Plaintiff appeals from an order of the district court refusing to issue, at his request, a writ of assistance for the recovery of certain real estate in the possession of one of the defendants, Sarah Milne. It appears from the record that this action was originally commenced by the plaintiff against James R. Milne and Sarah, his wife, and the Miners Lumber Company, a corporation. The action was to foreclose a mortgage upon the real estate owned by said James R. Milne. Sarah Milne and the lumber company defaulted after personal service of summons. The only service obtained upon James R Milne was by the publication of summons. After judgment, execution was issued, and the sheriff sold the real estate to satisfy the judgment of foreclosure. The time for redemption having expired, the sheriff executed and delivered to the plaintiff herein, who was the purchaser at the sale, a deed of the premises. Afterwards, plaintiff presented this deed to the defendant Sarah Milne, who was in possession, and who refused plaintiff possession. Thereupon plaintiff moved the court for a writ of assistance to enable him to obtain possession of the premises. Upon the hearing of the motion, the plaintiff introduced in evidence the judgment roll in the case. The only appearance made by defendants upon the motion was that of Sarah Milne, by her counsel. He offered in evidence the deed conveying the premises to James R. Milne. He also introduced in evidence an affidavit of Frank E. Shaw, and of Sarah Milne.

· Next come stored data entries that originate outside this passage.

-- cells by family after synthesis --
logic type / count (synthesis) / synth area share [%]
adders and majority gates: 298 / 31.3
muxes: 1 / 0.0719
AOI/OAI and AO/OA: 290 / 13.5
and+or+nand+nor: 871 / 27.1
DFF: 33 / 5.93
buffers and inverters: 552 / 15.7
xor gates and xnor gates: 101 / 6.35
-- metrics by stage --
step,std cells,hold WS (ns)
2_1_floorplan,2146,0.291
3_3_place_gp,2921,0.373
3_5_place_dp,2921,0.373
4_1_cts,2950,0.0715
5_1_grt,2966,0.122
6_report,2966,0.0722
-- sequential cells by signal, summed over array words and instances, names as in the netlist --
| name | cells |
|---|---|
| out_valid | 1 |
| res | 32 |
### config.mk
export PLATFORM = sky130hd
export DESIGN_NAME = stack_alu_sequencer
export DESIGN_NICKNAME = d
export VERILOG_FILES = /design/src/rtl/stack_alu_pkg.sv /design/src/rtl/stack_alu_sequencer.sv
export SDC_FILE = /design/constraint.sdc
export NUM_CORES = 1
export LEC_CHECK = 0
export CAP_MARGIN = 20
export CORE_MARGIN = 2
export CORE_UTILIZATION = 54
export DETAILED_ROUTE_END_ITERATION = 10
export PLACE_DENSITY = 0.79
export SYNTH_ARGS = -nofsm -noshare
export SYNTH_HDL_FRONTEND = slang
export SYNTH_SLANG_ARGS = --single-unit
### constraint.sdc
create_clock -name clk -period 3.9 [get_ports clk]
set_clock_uncertainty 0.2 [all_clocks]
set_input_delay 0.975 -clock clk [delete_from_list [all_inputs] [get_ports clk]]
set_output_delay 0.975 -clock clk [all_outputs]
set_load 0.1 [all_outputs]
### src/rtl/stack_alu_pkg.sv
// Shared opcode, token-kind and sequencer state encodings for the stack ALU slice.
package stack_alu_pkg;

  typedef enum logic [2:0] {
    OP_NOP  = 3'b000,
    OP_ADD  = 3'b100,
    OP_MUL  = 3'b101,
    OP_PUSH = 3'b110,
    OP_POP  = 3'b111
  } alu_op_e;

  typedef enum logic [1:0] {
    TOK_PUSH = 2'b00,
    TOK_ADD  = 2'b01,
    TOK_MUL  = 2'b10,
    TOK_END  = 2'b11
  } tok_kind_e;

  typedef enum logic [3:0] {
    FETCH,
    OP,
    CAP,
    POP_A,
    POP_B,
    PUSH_R,
    FIN_POP,
    FIN_CAP,
    DRAIN,
    DONE
  } seq_state_e;

endpackage

### src/rtl/stack_alu_sequencer.sv
// Evaluates postfix token streams on an external stack ALU and returns one result
// per expression; errors discard the rest of the expression and drain the ALU stack.
module stack_alu_sequencer
  import stack_alu_pkg::*;
#(
  parameter int N        = 4,
  parameter int MAX_SIZE = 1024
) (
  input  logic         clk,
  input  logic         rst,
  input  logic         tok_valid,
  output logic         tok_ready,
  input  logic [1:0]   tok_kind,
  input  logic [N-1:0] tok_value,
  output logic [2:0]   alu_opcode,
  output logic [N-1:0] alu_input_data,
  input  logic [N-1:0] alu_output_data,
  input  logic         alu_overflow,
  input  logic         alu_success,
  output logic         res_valid,
  input  logic         res_ready,
  output logic [N-1:0] res_data,
  output logic         res_overflow,
  output logic         res_error
);

  localparam int DW = $clog2(MAX_SIZE + 1);
  localparam logic [DW-1:0] DEPTH_MAX = DW'(MAX_SIZE);

  seq_state_e    state_q, state_d;
  logic [DW-1:0] depth_q, depth_d;
  logic          err_q, err_d;
  logic          ovf_q, ovf_d;
  logic [N-1:0]  val_q, val_d;
  alu_op_e       opcode_q, opcode_d;
  logic [N-1:0]  in_data_q, in_data_d;
  logic          tok_ready_q, tok_ready_d;
  logic          res_valid_q, res_valid_d;
  logic [N-1:0]  res_data_q, res_data_d;
  logic          res_ovf_q, res_ovf_d;
  logic          res_err_q, res_err_d;
  logic          drain, finish;

  // Outputs are registered: every op is decided on the transition into the
  // state that drives it, so the ALU result lands in the following state.
  always_comb begin
    state_d     = state_q;
    depth_d     = depth_q;
    err_d       = err_q;
    ovf_d       = ovf_q;
    val_d       = val_q;
    opcode_d    = OP_NOP;
    in_data_d   = '0;
    res_valid_d = res_valid_q;
    res_data_d  = res_data_q;
    res_ovf_d   = res_ovf_q;
    res_err_d   = res_err_q;
    drain       = 1'b0;
    finish      = 1'b0;

    case (state_q)
      FETCH: begin
        if (tok_valid && tok_ready_q) begin
          case (tok_kind_e'(tok_kind))
            TOK_PUSH: begin
              if (!err_q) begin
                if (depth_q == DEPTH_MAX) begin
                  err_d = 1'b1;
                end else begin
                  opcode_d  = OP_PUSH;
                  in_data_d = tok_value;
                end
              end
            end
            TOK_ADD, TOK_MUL: begin
              if (!err_q) begin
                if (depth_q < DW'(2)) begin
                  err_d = 1'b1;
                end else begin
                  state_d  = OP;
                  opcode_d = (tok_kind_e'(tok_kind) == TOK_MUL) ? OP_MUL : OP_ADD;
                end
              end
            end
            default: begin
              if (err_q || depth_q != DW'(1)) begin
                err_d = 1'b1;
                drain = 1'b1;
              end else begin
                state_d  = FIN_POP;
                opcode_d = OP_POP;
              end
            end
          endcase
        end
      end
      OP:      state_d = CAP;
      CAP: begin
        val_d = alu_output_data;
        ovf_d = ovf_q | alu_overflow;
        if (!alu_success) begin
          err_d   = 1'b1;
          state_d = FETCH;
        end else begin
          state_d  = POP_A;
          opcode_d = OP_POP;
        end
      end
      POP_A: begin
        state_d  = POP_B;
        opcode_d = OP_POP;
      end
      POP_B: begin
        state_d   = PUSH_R;
        opcode_d  = OP_PUSH;
        in_data_d = val_q;
      end
      PUSH_R:  state_d = FETCH;
      FIN_POP: state_d = FIN_CAP;
      FIN_CAP: begin
        val_d = alu_output_data;
        if (!alu_success) err_d = 1'b1;
        finish = 1'b1;
      end
      DRAIN:   drain = 1'b1;
      DONE: begin
        if (res_ready) begin
          state_d     = FETCH;
          res_valid_d = 1'b0;
          err_d       = 1'b0;
          ovf_d       = 1'b0;
          depth_d     = '0;
        end
      end
      default: state_d = FETCH;
    endcase

    if (drain) begin
      if (depth_q == '0) begin
        finish = 1'b1;
      end else begin
        state_d  = DRAIN;
        opcode_d = OP_POP;
      end
    end

    if (finish) begin
      state_d     = DONE;
      res_valid_d = 1'b1;
      res_err_d   = err_d;
      res_ovf_d   = ovf_d;
      res_data_d  = err_d ? '0 : val_d;
    end

    // Depth mirrors exactly the PUSH/POP ops handed to the ALU.
    if (opcode_d == OP_PUSH)     depth_d = depth_d + 1'b1;
    else if (opcode_d == OP_POP) depth_d = depth_d - 1'b1;

    tok_ready_d = (state_d == FETCH);
  end

  always_ff @(posedge clk) begin
    if (rst) begin
      state_q     <= FETCH;
      depth_q     <= '0;
      err_q       <= 1'b0;
      ovf_q       <= 1'b0;
      val_q       <= '0;
      opcode_q    <= OP_NOP;
      in_data_q   <= '0;
      tok_ready_q <= 1'b0;
      res_valid_q <= 1'b0;
      res_data_q  <= '0;
      res_ovf_q   <= 1'b0;
      res_err_q   <= 1'b0;
    end else begin
      state_q     <= state_d;
      depth_q     <= depth_d;
      err_q       <= err_d;
      ovf_q       <= ovf_d;
      val_q       <= val_d;
      opcode_q    <= opcode_d;
      in_data_q   <= in_data_d;
      tok_ready_q <= tok_ready_d;
      res_valid_q <= res_valid_d;
      res_data_q  <= res_data_d;
      res_ovf_q   <= res_ovf_d;
      res_err_q   <= res_err_d;
    end
  end

  assign tok_ready      = tok_ready_q;
  assign alu_opcode     = opcode_q;
  assign alu_input_data = in_data_q;
  assign res_valid      = res_valid_q;
  assign res_data       = res_data_q;
  assign res_overflow   = res_ovf_q;
  assign res_error      = res_err_q;

endmodule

These affidavits, however, are not considered in the opinion below, and need not be described. The defendant Sarah Milne, by her counsel, also introduced in evidence the affidavit for the publication of summons, and also an order made by the judge for said publication. The affidavit for publication is as follows: Plaintiff objected to the consideration of the affidavit and order, for the reason that they constituted no part of the judgment roll. This objection was overruled. Upon this showing, the court denied a writ of assistance. From this order the appeal is taken by plaintiff.
Robinson & Stapleton and Dan'l Yancy, for appellant.
Forbis & Forbis, for respondents.
DE WITT, J. (after stating the facts).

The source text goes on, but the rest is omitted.